私は全面的に高校生側を支持する立場で(黒髪強要の報道が正しいという前提ですけど)、

「この学校の生徒は学校側に信頼されてないよ。怒った方がいいんじゃない?」

ということを書きました。以下抜粋です。

「この子一人を特別扱いする訳にはいかない」という論調が一部に見られました。

一般的な感覚からすれば「生まれ持った髪の色で登校すること」は特別扱いではないと思います。

この高校の生徒たちはそうは感じないのでしょうか?

この高校の生徒は「それは特別扱いだ!おれも茶色に染めるぞ!」というレベルなのでしょうか?

そこまでアホですか?

少なくとも指導する側の教師は、生徒たちはその程度のレベルだと思っているようです。

彼ら彼女らを信じてはいないようです。

だから、

「もしこの子のケースを認めてしまったら、他の生徒からも茶髪にする」

「そうしたらあれもこれもとなし崩し的に風紀が壊れてしまう」

なんていう風なことを教師は考えて、こんな蛮行に及んでいるのではないでしょうか。

教師が自校の生徒を信じられないというのは悲しいことです。

懐風館高校の生徒の皆さんは、教師からそういうレベルであると見られていることに怒りを覚えた方がよいと思います。

で、たまたま元大阪府知事(&元大阪市長)の橋下徹さんが、教育評論家の尾木ママこと尾木直樹さんが「地毛登録制度はプライバシー侵害」などと発信したことについて「現場がわかっていないインテリの意見」とバッサリやっています

その中で、わたしの疑問に答えてくれるようなこと書いていらっしゃいました。

橋下徹の語る大阪の現実

橋下さんは黒髪強要を積極的に認めているわけではありません。
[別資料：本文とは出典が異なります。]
[src/rtl/alt_vipcti131_common_sample_position_counter.sv]
// Groups colour-plane cycles into samples and tracks the sample's x/y position
// within a frame whose size is latched at frame start.
module alt_vipcti131_common_sample_position_counter #(
  parameter int NUMBER_OF_COLOUR_PLANES      = 3,
  parameter int LOG2_NUMBER_OF_COLOUR_PLANES = 2,
  parameter int WIDTH_BITS                   = 12,
  parameter int HEIGHT_BITS                  = 12
) (
  input  logic                                    clk,
  input  logic                                    rst,
  input  logic                                    sclr,
  input  logic                                    count_cycle,
  input  logic                                    hd_sdn,
  input  logic [WIDTH_BITS-1:0]                   active_width,
  input  logic [HEIGHT_BITS-1:0]                  active_height,
  output logic                                    count_sample,
  output logic                                    start_of_sample,
  output logic [LOG2_NUMBER_OF_COLOUR_PLANES-1:0] sample_ticks,
  output logic [WIDTH_BITS-1:0]                   pixel_x,
  output logic [HEIGHT_BITS-1:0]                  line_y,
  output logic                                    end_of_line,
  output logic                                    end_of_frame
);

  localparam logic SINGLE_PLANE = (NUMBER_OF_COLOUR_PLANES == 1);
  localparam logic [LOG2_NUMBER_OF_COLOUR_PLANES-1:0] PLANE_LAST =
    LOG2_NUMBER_OF_COLOUR_PLANES'(NUMBER_OF_COLOUR_PLANES - 1);

  // Last valid index for a programmed size, with a size of 0 behaving as 1
  function automatic logic [WIDTH_BITS-1:0] last_x(input logic [WIDTH_BITS-1:0] size);
    return (size == '0) ? '0 : size - WIDTH_BITS'(1);
  endfunction

  function automatic logic [HEIGHT_BITS-1:0] last_y(input logic [HEIGHT_BITS-1:0] size);
    return (size == '0) ? '0 : size - HEIGHT_BITS'(1);
  endfunction

  logic [WIDTH_BITS-1:0]  sw_q;
  logic [HEIGHT_BITS-1:0] sh_q;
  logic [WIDTH_BITS-1:0]  sw_cur;
  logic [HEIGHT_BITS-1:0] sh_cur;
  logic                   plane_at_end;
  logic                   plane_wrap;
  logic                   x_at_end;
  logic                   y_at_end;
  logic                   y_wrap;

  assign sw_cur = sclr ? active_width  : sw_q;
  assign sh_cur = sclr ? active_height : sh_q;

  alt_vipcti131_common_wrap_counter #(
    .WIDTH(LOG2_NUMBER_OF_COLOUR_PLANES)
  ) u_plane (
    .clk      (clk),
    .rst      (rst),
    .sclr     (sclr),
    .zero     (hd_sdn | SINGLE_PLANE),
    .en       (count_cycle),
    .terminal (PLANE_LAST),
    .value    (sample_ticks),
    .at_end   (plane_at_end),
    .wrap     (plane_wrap)
  );

  assign count_sample = count_cycle & (hd_sdn | SINGLE_PLANE | plane_at_end);

  alt_vipcti131_common_wrap_counter #(
    .WIDTH(WIDTH_BITS)
  ) u_x (
    .clk      (clk),
    .rst      (rst),
    .sclr     (sclr),
    .zero     (1'b0),
    .en       (count_sample),
    .terminal (last_x(sw_cur)),
    .value    (pixel_x),
    .at_end   (x_at_end),
    .wrap     (end_of_line)
  );

  alt_vipcti131_common_wrap_counter #(
    .WIDTH(HEIGHT_BITS)
  ) u_y (
    .clk      (clk),
    .rst      (rst),
    .sclr     (sclr),
    .zero     (1'b0),
    .en       (end_of_line),
    .terminal (last_y(sh_cur)),
    .value    (line_y),
    .at_end   (y_at_end),
    .wrap     (y_wrap)
  );

  assign end_of_frame    = y_wrap;
  assign start_of_sample = hd_sdn | (sample_ticks == '0);

  // Size inputs are only sampled at frame boundaries so mid-frame edits are deferred
  always_ff @(posedge clk or posedge rst) begin
    if (rst) begin
      sw_q <= '0;
      sh_q <= '0;
    end else if (sclr | end_of_frame) begin
      sw_q <= active_width;
      sh_q <= active_height;
    end
  end

endmodule

[config.mk]
export PLATFORM = sky130hd
export DESIGN_NAME = alt_vipcti131_common_sample_position_counter
export DESIGN_NICKNAME = d
export VERILOG_FILES = /design/src/rtl/alt_vipcti131_common_wrap_counter.sv /design/src/rtl/alt_vipcti131_common_sample_position_counter.sv
export SDC_FILE = /design/constraint.sdc
export NUM_CORES = 1
export LEC_CHECK = 0
export ABC_CLOCK_PERIOD_IN_PS = 5560
export BUFFER_PORTS_ARGS = -buffer_cell sky130_fd_sc_hd__buf_4
export CAP_MARGIN = 20
export CORE_ASPECT_RATIO = 1.4
export CORE_MARGIN = 2
export CORE_UTILIZATION = 55
export CTS_BUF_LIST = sky130_fd_sc_hd__clkbuf_16
export DETAILED_ROUTE_END_ITERATION = 10
export PLACE_DENSITY = 0.82
export SYNTH_ARGS = -nofsm -noshare
export SYNTH_HDL_FRONTEND = slang
export SYNTH_SLANG_ARGS = --single-unit
[constraint.sdc]
create_clock -name clk -period 5.56 [get_ports clk]
set_input_delay 0.834 -clock clk [delete_from_list [all_inputs] [get_ports clk]]
set_output_delay 0.834 -clock clk [all_outputs]
set_load 0.03 [all_outputs]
報道が錯綜しているから真偽は学校側の主張も待たねばならない。もし地毛の黒髪強要が事実なら「やりすぎ」だけど、「そうせざる得ない現場の声がある」というのは理解すべきという立場です。

で、その現場の声について以下のように述べています。

さらに現場の意見としては、もし生まれつきの茶色はOKだとしたら、多くの子供や保護者が、「自分(この子)は生まれつき茶色だ」と言ってくる懸念がある、とのこと。まあ端的に言えば、嘘を付いてくるということだね。子供や親を信用していないのか! と言われるかもしれないけど、これが大阪における現実なんだよね。
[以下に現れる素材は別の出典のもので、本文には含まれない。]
## config.mk

```make
export PLATFORM = sky130hd
export DESIGN_NAME = rs_dsp_mac_pipe
export DESIGN_NICKNAME = d
export VERILOG_FILES = /design/src/rtl/rs_dsp_pkg.sv /design/src/rtl/rs_dsp_round_sat.sv /design/src/rtl/rs_dsp_mac_pipe.sv
export SDC_FILE = /design/constraint.sdc
export NUM_CORES = 2
export LEC_CHECK = 0
export ABC_AREA = 1
export CAP_MARGIN = 20
export CORE_MARGIN = 5
export CORE_UTILIZATION = 30
export CTS_CLUSTER_DIAMETER = 200
export CTS_CLUSTER_SIZE = 10
export DETAILED_ROUTE_END_ITERATION = 12
export GPL_TIMING_DRIVEN = 0
export PLACE_DENSITY = 0.55
export SLEW_MARGIN = 20
export SYNTH_ARGS = -nofsm -noshare
export SYNTH_HDL_FRONTEND = slang
export SYNTH_SLANG_ARGS = --single-unit
export TNS_END_PERCENT = 30
```

## constraint.sdc

```tcl
create_clock -name clk -period 9.1 [get_ports clk]
set_input_delay 2.275 -clock clk [delete_from_list [all_inputs] [get_ports clk]]
set_output_delay 2.275 -clock clk [all_outputs]
set_load 0.005 [all_outputs]
```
もちろん大阪の学校の全て、大阪の保護者全てがそういうわけじゃない。だけど学校がいわゆる荒れていて、指導が大変な学校では、そのような子供や保護者が多くいるということも大阪の現実なんだ。

というわけで、私の投げかけた

一般的な感覚からすれば「生まれ持った髪の色で登校すること」は特別扱いではないと思います。この高校の生徒たちはそうは感じないのでしょうか?この高校の生徒は「それは特別扱いだ!おれも茶色に染めるぞ!」というレベルなのでしょうか?

そこまでアホですか?

という問いに対しては、

「大阪の現実」では「はい、そこまでアホです。なんなら親もそれくらいアホです。」

ということだそうです。。。

アホに自由は無い?なんかブラック企業みたい。

でね、わたし橋下さんのこの現実認識は間違ってないと思うんです。

関西の田舎の公立中高で学んだ身としては、「大阪の現実」に近い体験は結構しています。
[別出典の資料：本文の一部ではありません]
--- config.mk ---
export PLATFORM = sky130hd
export DESIGN_NAME = contador_eventos_multi_flat
export DESIGN_NICKNAME = d
export VERILOG_FILES = /design/src/rtl/contador_eventos_multi_if.sv /design/src/rtl/contador_eventos_multi.sv /design/src/flat_wrapper.sv
export SDC_FILE = /design/constraint.sdc
export NUM_CORES = 1
export LEC_CHECK = 0
export ABC_CLOCK_PERIOD_IN_PS = 3900
export BUFFER_PORTS_ARGS = -buffer_cell sky130_fd_sc_hd__buf_2
export CAP_MARGIN = 25
export CORE_MARGIN = 2
export CORE_UTILIZATION = 40
export CTS_CLUSTER_SIZE = 28
export DETAILED_ROUTE_END_ITERATION = 10
export PLACE_DENSITY_LB_ADDON = 0.05
export REMOVE_ABC_BUFFERS = 1
export SKIP_LAST_GASP = 1
export SYNTH_ARGS = -nofsm -noshare
export SYNTH_HDL_FRONTEND = slang
export SYNTH_SLANG_ARGS = --single-unit
export TNS_END_PERCENT = 30
--- constraint.sdc ---
create_clock -name clk -period 3.9 [get_ports clk]
set_clock_uncertainty 0.05 [all_clocks]
set_input_delay 0.585 -clock clk [delete_from_list [all_inputs] [get_ports clk]]
set_output_delay 0.585 -clock clk [all_outputs]
set_load 0.1 [all_outputs]
--- src/rtl/contador_eventos_multi_if.sv ---
// contador_eventos_multi_if: event inputs, controls and readout of the multi-channel event counter
interface contador_eventos_multi_if #(
  parameter int NCH = 4,
  parameter int N = 3
);
  localparam int SW = NCH > 1 ? $clog2(NCH) : 1;
  logic [NCH-1:0] ev;
  logic en;
  logic dir;
  logic [NCH-1:0] clr;
  logic [NCH-1:0] ov_clr;
  logic [SW-1:0] sel;
  logic [N-1:0] data;
  logic [NCH-1:0] ov;
  logic ov_any;
  modport master (output ev, en, dir, clr, ov_clr, sel, input data, ov, ov_any);
  modport slave (input ev, en, dir, clr, ov_clr, sel, output data, ov, ov_any);
endinterface

--- src/rtl/contador_eventos_multi.sv ---
// contador_eventos_multi: per-channel synchronized edge counters modulo M with sticky wrap flags and muxed readout
module contador_eventos_multi #(
  parameter int NCH = 4,
  parameter int N = 3,
  parameter int M = 8
) (
  input logic clk,
  input logic rst,
  contador_eventos_multi_if.slave bus
);
  localparam int SW = NCH > 1 ? $clog2(NCH) : 1;
  localparam logic [N-1:0] CMAX = N'(M - 1);
  localparam logic [SW:0] NCH_W = (SW + 1)'(NCH);
  logic [NCH-1:0] s1, s2, s3, tic, ov_r;
  logic [NCH-1:0][N-1:0] cnt;
  logic [N-1:0] data_r;
  // two-flop synchronizer plus a third flop for rising-edge detection
  always_ff @(posedge clk)
    if (rst) begin
      s1 <= '0;
      s2 <= '0;
      s3 <= '0;
    end else begin
      s1 <= bus.ev;
      s2 <= s1;
      s3 <= s2;
    end
  assign tic = s2 & ~s3;
  for (genvar i = 0; i < NCH; i++) begin : g_ch
    logic [N-1:0] c, nxt;
    logic hit, wrap, o;
    assign hit = tic[i] & bus.en;
    assign wrap = bus.dir ? c == '0 : c == CMAX;
    assign nxt = bus.dir ? (wrap ? CMAX : c - 1'b1) : (wrap ? '0 : c + 1'b1);
    // counter: clear beats a same-cycle tic; flag set beats a same-cycle flag clear
    always_ff @(posedge clk)
      if (rst) begin
        c <= '0;
        o <= 1'b0;
      end else begin
        c <= bus.clr[i] ? '0 : hit ? nxt : c;
        o <= (hit & ~bus.clr[i] & wrap) | (o & ~bus.ov_clr[i]);
      end
    assign cnt[i] = c;
    assign ov_r[i] = o;
  end
  // registered readout of the selected channel, zero for selects past the last channel
  always_ff @(posedge clk)
    data_r <= rst ? '0 : ({1'b0, bus.sel} < NCH_W) ? cnt[bus.sel] : '0;
  assign bus.data = data_r;
  assign bus.ov = ov_r;
  assign bus.ov_any = |ov_r;
endmodule

--- src/flat_wrapper.sv ---
// flat-port wrapper written by rule: the top's interface ports become plain ports
module contador_eventos_multi_flat 
#(
  parameter int NCH = 4,
  parameter int N = 3,
  parameter int M = 8
)
  (clk, rst, bus_ev, bus_en, bus_dir, bus_clr, bus_ov_clr, bus_sel, bus_data, bus_ov, bus_ov_any);
  contador_eventos_multi_if #(.NCH(NCH), .N(N)) bus_i ();
  input logic clk;
  input logic rst;
  input wire logic [$bits(bus_i.ev)-1:0] bus_ev;
  input wire logic [$bits(bus_i.en)-1:0] bus_en;
  input wire logic [$bits(bus_i.dir)-1:0] bus_dir;
  input wire logic [$bits(bus_i.clr)-1:0] bus_clr;
  input wire logic [$bits(bus_i.ov_clr)-1:0] bus_ov_clr;
  input wire logic [$bits(bus_i.sel)-1:0] bus_sel;
  output wire logic [$bits(bus_i.data)-1:0] bus_data;
  output wire logic [$bits(bus_i.ov)-1:0] bus_ov;
  output wire logic [$bits(bus_i.ov_any)-1:0] bus_ov_any;
  assign bus_i.ev = bus_ev;
  assign bus_i.en = bus_en;
  assign bus_i.dir = bus_dir;
  assign bus_i.clr = bus_clr;
  assign bus_i.ov_clr = bus_ov_clr;
  assign bus_i.sel = bus_sel;
  assign bus_data = bus_i.data;
  assign bus_ov = bus_i.ov;
  assign bus_ov_any = bus_i.ov_any;
  contador_eventos_multi #(.NCH(NCH), .N(N), .M(M)) u_core (.clk(clk), .rst(rst), .bus(bus_i));
endmodule
After elaboration in Yosys (flattened, before gate mapping)
Cells that the tools add are included.
Widths: inputs -> output; s select.
{"block": "word_totals", "output_inout_bits": 8, "word_cells": 82, "ff_bits": 31, "input_bits": 18}
{"block": "classes", "n_mux": 18, "n_bitwise": 30, "n_addsub": 8, "order_cmp": 1, "n_reduce_logical": 9, "n_eq_ne": 4}
{"cell": "$mux 3", "n": 13}
{"cell": "$and 1x1->1", "n": 16}
{"cell": "$add 3x1->3 const B", "n": 4}
{"cell": "$eq 3x3->1 const B", "n": 4}
{"cell": "$logic_not 3->1", "n": 4}
{"cell": "$sub 3x1->3 const B", "n": 4}
{"cell": "$not 1->1", "n": 8}
{"cell": "$reduce_or 2->1", "n": 4}
{"cell": "$bmux 3 s2", "n": 1}
{"cell": "$and 4x4->4", "n": 1}
{"cell": "$mux 1", "n": 4}
{"cell": "$not 4->4", "n": 1}
{"cell": "$or 1x1->1", "n": 4}
{"cell": "$reduce_or 4->1", "n": 1}
{"cell": "$lt 2x3->1 const B", "n": 1}

Depth between registers and ports, before layout
{"block": "logic_depth", "ltp_word": 6, "ltp_mapped": 5, "depth_no_buf": 5}

Worst setup path before layout
Ideal clock, no wire load.
{"block": "synth_path", "path_type": "register to output", "start": "reg u_core.g_ch[0].o", "end": "out bus_ov_any", "t_arrival_ns": 1.257, "required_ns": 3.265, "n_path_buf": 0, "setup_slack_ns": 2.008, "stages_incl_launch_ff": 2, "path_cell_list": "dfxtp_1 -> or4_1"}
{"block": "synth_via", "elab_chain_cells": 1}
{"item": "start, declared", "line": "contador_eventos_multi.sv:31", "rtl": "logic hit, wrap, o;"}
{"item": "start signal, assigned", "line": "contador_eventos_multi.sv:42", "rtl": "o <= (hit & ~bus.clr[i] & wrap) | (o & ~bus.ov_clr[i]);"}
{"item": "$reduce_or 4->1", "line": "contador_eventos_multi.sv:52", "rtl": "assign bus.ov_any = |ov_r;"}
{"item": "end, declared", "line": "flat_wrapper.sv:20", "rtl": "output wire logic [$bits(bus_i.ov_any)-1:0] bus_ov_any;"}
Every way passes these cells.

Worst setup path in the final report
Ends and elaborated chain as after synthesis.

==> results.md <==
* Critical path origin: u_core.g_ch[0].o
* Unique masters post-synth at 28
* Vias in the first global route at approximately 1300
* Total grt overflow at 0
* Crit. End Element: output port
* Worst-case clock buffer depth at 2
* Post-layout util at 0.4720
* Routed Antenna Nets at 0
* Worst hold slack at about 0.39 ns
* Starting Density at 0.4148
* Data arrival, critical path at approximately 1.4 ns
* Chip Height at roughly 68 um
* Routed WL per cell at roughly 13 um
* CTS resizes at 0
* Worst R2R Start: u_core.g_ch[3].c[0]
* Share of layout cells above drive strength 1 at 0.1921
* Pwr per Cell Area at between 300 and 400 mW/mm^2
* Hold-fix buffers at CTS at 0
* VDD IR max at roughly 0.15 mV
* CTS buffer count at 5
* Iteration-0 DRC Markers at between 70 and 80
* Commonest cells post-synth: dfxtp_1, nor2b_1, a21oi_1, ha_1
* Via Count at 1307
* Worst hold path class: reg2reg
* Clk_lat worst skew at 0.28 ns
* DRT Pass-1 Iters at 4
* Hold path depth at 1
* Max FO, Critical Path at 3
* Area after DPL at 0.001788 mm^2
* Fin. max-slew vios at 0
* Final wirelength at ~3300 um
* Antenna cells at 0
* Row cnt at 23
* RSZ-0062 raised after global routing: false
* Area delta synth->final at 13.80%
* DRC at 0
* Post-CTS setup buffers at 0
* Core area at approximately 0.004 mm^2
* Slew HR at 0.6720
* CTS root buf: clkbuf_8
* Area contributors post-synth: dfxtp_1, ha_1, nor2b_1
* HPWL after DPL at 2514 um
* Die width at 68.40 um
* Post-synthesis sequential area ratio at 0.3741
* Dominant cell type by area after synthesis: dfxtp_1
* Mapped Cells at 179
* Status: finished clean
* H-tree Lvls at 2
* Area of the die at between 0.004 and 0.005 mm^2
* Crit path launch type: flop
* # clock sinks at 31
* #FFs+latches synth at 31
* Final period util at 0.5252
* Synth warnings at 0
* F_max at about 500 MHz
* Critical path required time at around 3.3 ns
* Worst r2r dst: u_core.g_ch[3].c[2]
* Final Cell Area at 0.001888 mm^2
* Final Hold Fails at 0
* Ys flop type: dfxtp_1
* Hold Startpoint: u_core.s1[1]
* Final setup violating endpoints at 0
* Critical Path Max Stage Delay at 0.51 ns
* Slowest cell on crit path: or4_1
* Largest net degree at the start of global routing at 28
* Gr usage total at 0.1690
* Worst hold endpoint: u_core.s2[1]
* Antenna violations before repair at 0
* Fin crit period at around 2 ns
* Final GP Congestion at just under 0.9
* CP cell instances: or4_1, buf_2
* CTS tree: built
* Top-count cell post-synth: dfxtp_1
* MaxCap Viol Count at 0
* Mean Syn Cell Area at between 9 and 10 um^2
* Synthesized area at ~0.0017 mm^2
* First-pass GRT wire length at ~5700 um
* Setup CP Type: reg2out
* Final net count at roughly 240
* Number of synthesized flops with an enable pin at 0
* Reg-to-reg slack, setup at ~2.5 ns
* IO Port Bufs at 25
* Setup TNS at 0 ns
* Synth top area share at 0.3741
* Worst-Margin Slew at 0.4920 ns
* Vias per cell at roughly 5.2
* Cell count of the worst reg-to-reg path at 4
* Clock slew at reported path FFs at roughly 0.07 ns
* Asr flop ratio synth at 0
* I/O pins at 26
* Leakage power at roughly 0.82 nW
==> metal layers <==
metal / vias up / share of wire / global-route usage / wire length, um
met5: - / 0 / 0 / 0
met4: 0 / 0.016 / 0.06000 / 54
met3: 6 / 0.041 / 0.06250 / 138
met2: 20 / 0.47 / 0.2680 / 1569
met1: 613 / 0.47 / 0.2089 / 1572
li1: 668 / - / - / -
==> kinds of logic (layout without fill, tap and decap cells) <==
| group | Yosys count | count (layout) | share of synthesized area |
|---|---|---|---|
| buf+inv | 20 | 44 | 0.06033 |
| fa+ha+maj | 17 | 17 | 0.1282 |
| mux | 3 | 3 | 0.04072 |
| simple gates | 69 | 69 | 0.2617 |
| compound gates | 39 | 39 | 0.1350 |
| flops | 31 | 31 | 0.3741 |
==> worst max-delay path, delay by kind of cell (launching register included) <==
kind,cells,cell delay (ns)
AND/OR/NAND/NOR,1,0.51
flip-flops,1,0.32
buffers and inverters,1,0.30
==> report_power, final <==
group	internal, mW	switching [mW]
Clock	0.161	0.118
Combinational	0.0224	0.0325
Sequential	0.324	0.00467
==> worst max path at each step <==
stage | end | depth (start not counted)
global placement | bus_ov_any | 2
global route | bus_ov_any | 2
CTS | bus_ov_any | 2
floorplan | bus_ov_any | 1
finish | bus_ov_any | 2
detailed placement | bus_ov_any | 2
==> cell usage in the layout, fill, tap and decap left out, drive strengths merged <==
master / n
nand2: 6
nor2b: 20
nor4: 4
a21oi: 19
ha: 17
clkbuf: 8
nand2b: 8
or4: 1
nand3: 3
or3b: 1
and3: 4
or3: 3
nand3b: 8
and3b: 4
a211o: 5
inv: 11
mux4: 3
o221ai: 1
buf: 25
dfxtp: 31
nor2: 7
o21ai: 11
a31oi: 1
a21boi: 2
==> area by class of cell <==
class,instances,area (um^2)
clock buffers,8,100.1
fillers,406,2112
inverters,11,41.29
multi-input cells,128,938.4
flip-flops and latches,31,620.6
well taps,50,62.56
repair buffers,25,125.1
==> registers in the layout (all words and copies together), names as in the netlist <==
register         count
u_core.bus.data      3
u_core.g_ch.c       12
u_core.g_ch.o        4
u_core.s1            4
u_core.s2            4
u_core.s3            4
==> per-stage QoR <==
stage          power (mW)  cells  setup slack, ns
2_1_floorplan      0.3658    170            1.488
3_3_place_gp       0.3896    245            2.154
3_5_place_dp       0.3910    245            2.150
4_1_cts            0.6747    253            1.828
5_1_grt            0.6909    253            1.796
6_report           0.6623    253            1.852
(Power assumes the default switching activity.)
だから以下の橋下さんの現実認識は(悲しいかな)合っていると思います。

しかし大阪の荒れた学校で、子供の非行と髪の茶色がリンクしていることも間違いない事実。髪の色なんか関係ない! と言っている人たちは、しっかり勉強してきた人たちや進学校で育ってきた人たちが多いよね。そういう学校では髪の色も、髪型も、服装も自由であって何の問題もないんだろう。どんな髪の色であろうが、どんな髪型であろうが、どんな服装であろうが、そういう学校の子供たちはやることはちゃんとやるからね。

じゃあ、荒れている学校はどうなのか? 子供たちを校則で縛るな! と言っている人たちには、こういう学校をぜひ見てもらいたいよ。おそらく荒れている学校の現実を知らずに、髪の色は自由にしろ! なんて言っているんだろう。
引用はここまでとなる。